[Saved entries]
=== Begin Enclosure ===
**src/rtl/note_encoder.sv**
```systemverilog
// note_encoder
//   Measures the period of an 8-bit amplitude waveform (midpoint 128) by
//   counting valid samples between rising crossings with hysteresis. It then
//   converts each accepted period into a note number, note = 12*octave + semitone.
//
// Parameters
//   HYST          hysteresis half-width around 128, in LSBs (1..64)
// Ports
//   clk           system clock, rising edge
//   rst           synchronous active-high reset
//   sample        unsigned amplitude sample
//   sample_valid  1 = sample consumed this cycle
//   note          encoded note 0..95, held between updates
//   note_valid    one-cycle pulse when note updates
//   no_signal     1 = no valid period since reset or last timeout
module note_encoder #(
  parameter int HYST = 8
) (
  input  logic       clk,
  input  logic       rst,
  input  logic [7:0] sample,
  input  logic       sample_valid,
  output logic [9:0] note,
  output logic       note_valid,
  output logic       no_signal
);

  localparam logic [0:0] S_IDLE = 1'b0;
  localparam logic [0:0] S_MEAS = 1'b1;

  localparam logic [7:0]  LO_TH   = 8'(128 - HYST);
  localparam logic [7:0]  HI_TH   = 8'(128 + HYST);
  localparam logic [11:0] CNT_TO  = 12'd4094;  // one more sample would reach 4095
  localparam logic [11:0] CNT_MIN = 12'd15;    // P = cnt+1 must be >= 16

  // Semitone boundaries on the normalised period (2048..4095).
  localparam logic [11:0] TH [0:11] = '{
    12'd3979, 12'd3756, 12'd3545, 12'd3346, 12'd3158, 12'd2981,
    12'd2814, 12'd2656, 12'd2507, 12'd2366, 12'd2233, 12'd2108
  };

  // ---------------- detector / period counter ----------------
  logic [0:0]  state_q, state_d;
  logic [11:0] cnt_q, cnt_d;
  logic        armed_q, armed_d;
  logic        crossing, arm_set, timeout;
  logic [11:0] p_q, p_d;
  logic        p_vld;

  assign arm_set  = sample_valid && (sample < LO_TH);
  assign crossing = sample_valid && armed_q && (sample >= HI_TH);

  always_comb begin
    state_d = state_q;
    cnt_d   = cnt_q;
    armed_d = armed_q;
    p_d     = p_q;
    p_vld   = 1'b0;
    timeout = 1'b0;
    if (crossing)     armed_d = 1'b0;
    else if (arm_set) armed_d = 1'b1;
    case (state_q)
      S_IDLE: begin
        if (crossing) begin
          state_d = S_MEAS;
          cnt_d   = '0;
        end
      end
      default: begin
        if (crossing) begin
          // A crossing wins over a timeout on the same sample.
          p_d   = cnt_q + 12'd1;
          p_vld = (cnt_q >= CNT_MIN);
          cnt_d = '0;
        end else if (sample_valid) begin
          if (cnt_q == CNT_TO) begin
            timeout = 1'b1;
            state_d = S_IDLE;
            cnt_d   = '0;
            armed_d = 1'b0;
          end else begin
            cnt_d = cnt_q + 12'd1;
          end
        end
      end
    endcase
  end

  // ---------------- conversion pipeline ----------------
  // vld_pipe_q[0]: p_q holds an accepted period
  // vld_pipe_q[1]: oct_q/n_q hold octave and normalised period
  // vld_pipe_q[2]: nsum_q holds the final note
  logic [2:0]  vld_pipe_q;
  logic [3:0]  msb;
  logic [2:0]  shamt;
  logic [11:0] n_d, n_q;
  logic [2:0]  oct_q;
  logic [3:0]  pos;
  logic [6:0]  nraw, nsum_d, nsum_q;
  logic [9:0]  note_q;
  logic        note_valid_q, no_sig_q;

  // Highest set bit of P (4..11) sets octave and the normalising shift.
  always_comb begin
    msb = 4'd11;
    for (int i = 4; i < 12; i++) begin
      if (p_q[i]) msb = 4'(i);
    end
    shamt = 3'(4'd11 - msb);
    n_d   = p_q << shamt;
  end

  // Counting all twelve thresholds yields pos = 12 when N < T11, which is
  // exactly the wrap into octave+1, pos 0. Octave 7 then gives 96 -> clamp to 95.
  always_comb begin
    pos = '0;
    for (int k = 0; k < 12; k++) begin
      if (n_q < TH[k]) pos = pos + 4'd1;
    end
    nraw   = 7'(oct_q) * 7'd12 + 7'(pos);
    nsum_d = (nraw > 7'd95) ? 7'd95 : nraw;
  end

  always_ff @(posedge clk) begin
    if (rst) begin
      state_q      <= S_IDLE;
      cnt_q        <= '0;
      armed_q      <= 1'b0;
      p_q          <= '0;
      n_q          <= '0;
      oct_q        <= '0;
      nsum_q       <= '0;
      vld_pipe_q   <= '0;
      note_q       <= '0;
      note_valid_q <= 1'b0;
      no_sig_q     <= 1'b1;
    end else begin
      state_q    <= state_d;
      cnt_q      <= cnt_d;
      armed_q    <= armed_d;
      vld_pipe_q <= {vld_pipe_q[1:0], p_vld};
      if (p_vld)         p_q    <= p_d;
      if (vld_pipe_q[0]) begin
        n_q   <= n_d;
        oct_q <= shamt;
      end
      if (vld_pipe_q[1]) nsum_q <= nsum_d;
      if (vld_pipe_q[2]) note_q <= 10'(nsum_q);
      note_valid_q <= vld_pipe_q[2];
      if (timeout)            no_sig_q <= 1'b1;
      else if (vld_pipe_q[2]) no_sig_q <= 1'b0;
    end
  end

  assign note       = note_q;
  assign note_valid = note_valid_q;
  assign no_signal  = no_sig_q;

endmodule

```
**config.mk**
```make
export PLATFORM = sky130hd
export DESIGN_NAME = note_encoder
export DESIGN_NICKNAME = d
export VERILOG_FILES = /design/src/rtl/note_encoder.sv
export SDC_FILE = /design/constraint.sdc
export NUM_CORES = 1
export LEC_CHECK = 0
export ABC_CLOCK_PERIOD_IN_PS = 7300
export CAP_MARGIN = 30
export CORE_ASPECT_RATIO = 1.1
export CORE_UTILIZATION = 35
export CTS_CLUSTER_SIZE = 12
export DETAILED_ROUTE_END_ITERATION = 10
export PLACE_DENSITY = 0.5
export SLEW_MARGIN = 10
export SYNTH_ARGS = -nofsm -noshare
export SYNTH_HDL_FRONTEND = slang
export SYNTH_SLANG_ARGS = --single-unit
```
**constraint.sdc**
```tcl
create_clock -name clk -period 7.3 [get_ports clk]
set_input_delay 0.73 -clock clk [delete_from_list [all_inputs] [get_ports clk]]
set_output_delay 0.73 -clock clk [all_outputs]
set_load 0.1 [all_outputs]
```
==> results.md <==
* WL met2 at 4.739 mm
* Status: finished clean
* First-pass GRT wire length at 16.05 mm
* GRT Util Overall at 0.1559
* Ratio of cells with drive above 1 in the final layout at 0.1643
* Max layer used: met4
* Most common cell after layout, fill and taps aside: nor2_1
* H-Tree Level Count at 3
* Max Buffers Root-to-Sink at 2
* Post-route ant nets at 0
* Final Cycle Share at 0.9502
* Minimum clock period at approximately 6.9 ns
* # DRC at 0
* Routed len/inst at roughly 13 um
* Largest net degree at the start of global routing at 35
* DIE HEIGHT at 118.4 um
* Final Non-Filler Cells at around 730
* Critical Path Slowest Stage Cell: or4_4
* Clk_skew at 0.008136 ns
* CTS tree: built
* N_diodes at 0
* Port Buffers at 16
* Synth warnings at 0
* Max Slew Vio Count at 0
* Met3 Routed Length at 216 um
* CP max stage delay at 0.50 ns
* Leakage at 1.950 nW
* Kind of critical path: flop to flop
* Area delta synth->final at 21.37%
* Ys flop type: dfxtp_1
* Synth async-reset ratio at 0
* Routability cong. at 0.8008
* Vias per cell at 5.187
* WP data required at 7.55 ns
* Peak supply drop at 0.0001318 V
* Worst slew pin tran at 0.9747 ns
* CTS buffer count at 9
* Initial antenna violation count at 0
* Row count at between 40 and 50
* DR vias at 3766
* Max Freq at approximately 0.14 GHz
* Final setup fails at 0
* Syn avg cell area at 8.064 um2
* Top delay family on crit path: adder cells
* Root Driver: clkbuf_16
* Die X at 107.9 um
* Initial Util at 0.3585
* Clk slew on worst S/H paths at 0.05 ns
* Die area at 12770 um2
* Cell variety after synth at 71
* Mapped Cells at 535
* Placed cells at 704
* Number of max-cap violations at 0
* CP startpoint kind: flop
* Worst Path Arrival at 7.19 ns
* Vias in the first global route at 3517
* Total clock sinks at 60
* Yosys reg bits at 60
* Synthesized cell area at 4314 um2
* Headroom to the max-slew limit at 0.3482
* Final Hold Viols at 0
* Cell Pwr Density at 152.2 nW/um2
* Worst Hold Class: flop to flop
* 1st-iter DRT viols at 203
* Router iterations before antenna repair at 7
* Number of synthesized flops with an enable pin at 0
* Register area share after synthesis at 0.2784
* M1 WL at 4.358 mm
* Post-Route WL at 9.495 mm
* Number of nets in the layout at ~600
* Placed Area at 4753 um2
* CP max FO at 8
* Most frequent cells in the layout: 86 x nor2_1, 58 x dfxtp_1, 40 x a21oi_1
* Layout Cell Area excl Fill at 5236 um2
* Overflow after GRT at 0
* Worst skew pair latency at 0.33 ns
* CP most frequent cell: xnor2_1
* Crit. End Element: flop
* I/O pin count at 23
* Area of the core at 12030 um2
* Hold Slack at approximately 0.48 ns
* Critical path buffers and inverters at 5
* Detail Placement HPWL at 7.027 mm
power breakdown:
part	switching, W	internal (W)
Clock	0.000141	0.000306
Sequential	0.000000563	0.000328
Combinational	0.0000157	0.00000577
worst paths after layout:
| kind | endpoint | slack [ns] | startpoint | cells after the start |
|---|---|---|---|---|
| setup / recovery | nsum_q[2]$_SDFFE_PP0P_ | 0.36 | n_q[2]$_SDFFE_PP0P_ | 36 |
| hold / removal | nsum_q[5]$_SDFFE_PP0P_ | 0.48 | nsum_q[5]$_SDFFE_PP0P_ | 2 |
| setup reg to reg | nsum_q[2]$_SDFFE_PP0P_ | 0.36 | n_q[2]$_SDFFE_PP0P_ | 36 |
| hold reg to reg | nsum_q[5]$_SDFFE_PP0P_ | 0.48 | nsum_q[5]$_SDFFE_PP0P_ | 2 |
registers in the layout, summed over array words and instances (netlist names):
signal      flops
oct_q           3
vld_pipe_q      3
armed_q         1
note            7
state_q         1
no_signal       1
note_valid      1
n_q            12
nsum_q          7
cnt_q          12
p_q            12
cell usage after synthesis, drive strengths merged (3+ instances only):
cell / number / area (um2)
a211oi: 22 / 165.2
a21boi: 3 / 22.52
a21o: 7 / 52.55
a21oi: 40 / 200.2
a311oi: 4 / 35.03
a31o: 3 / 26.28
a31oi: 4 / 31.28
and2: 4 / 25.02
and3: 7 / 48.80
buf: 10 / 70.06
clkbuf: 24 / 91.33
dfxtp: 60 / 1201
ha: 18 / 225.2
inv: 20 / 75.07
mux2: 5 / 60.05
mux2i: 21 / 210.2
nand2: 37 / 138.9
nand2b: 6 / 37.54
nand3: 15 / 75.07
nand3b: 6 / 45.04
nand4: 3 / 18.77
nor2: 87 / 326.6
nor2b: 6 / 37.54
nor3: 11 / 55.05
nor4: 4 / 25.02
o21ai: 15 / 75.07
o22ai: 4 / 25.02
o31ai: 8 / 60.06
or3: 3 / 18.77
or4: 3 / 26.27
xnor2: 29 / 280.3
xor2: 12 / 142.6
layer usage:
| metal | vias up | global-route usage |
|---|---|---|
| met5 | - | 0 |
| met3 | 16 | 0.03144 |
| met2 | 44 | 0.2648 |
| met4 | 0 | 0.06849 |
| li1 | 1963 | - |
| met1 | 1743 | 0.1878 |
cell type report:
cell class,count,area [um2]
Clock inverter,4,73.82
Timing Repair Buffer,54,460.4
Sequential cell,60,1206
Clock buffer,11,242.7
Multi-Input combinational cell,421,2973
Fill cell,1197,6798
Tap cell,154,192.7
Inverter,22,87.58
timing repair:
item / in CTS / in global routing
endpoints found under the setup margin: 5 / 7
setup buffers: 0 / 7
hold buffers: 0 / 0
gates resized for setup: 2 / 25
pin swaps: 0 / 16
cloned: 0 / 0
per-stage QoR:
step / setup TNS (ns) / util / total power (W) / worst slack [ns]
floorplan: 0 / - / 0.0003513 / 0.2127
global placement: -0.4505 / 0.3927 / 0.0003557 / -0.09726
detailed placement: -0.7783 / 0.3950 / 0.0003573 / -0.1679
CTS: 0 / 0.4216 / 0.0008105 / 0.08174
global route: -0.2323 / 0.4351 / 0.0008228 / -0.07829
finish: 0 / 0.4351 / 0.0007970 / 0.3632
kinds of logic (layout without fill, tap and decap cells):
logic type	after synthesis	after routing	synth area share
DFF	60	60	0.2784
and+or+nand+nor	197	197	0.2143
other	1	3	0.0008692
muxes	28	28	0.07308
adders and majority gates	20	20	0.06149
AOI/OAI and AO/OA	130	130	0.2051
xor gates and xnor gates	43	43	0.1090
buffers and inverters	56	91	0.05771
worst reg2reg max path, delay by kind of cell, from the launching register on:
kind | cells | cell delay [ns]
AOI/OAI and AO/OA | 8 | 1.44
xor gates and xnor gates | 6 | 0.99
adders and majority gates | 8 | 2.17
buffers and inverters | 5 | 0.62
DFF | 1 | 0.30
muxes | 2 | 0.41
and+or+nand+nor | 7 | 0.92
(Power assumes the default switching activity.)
=== End Enclosure ===
Copy all lines from the entries that contain the word "around".

RESULT FOR THIS TASK:
//   HYST          hysteresis half-width around 128, in LSBs (1..64)
* Final Non-Filler Cells at around 730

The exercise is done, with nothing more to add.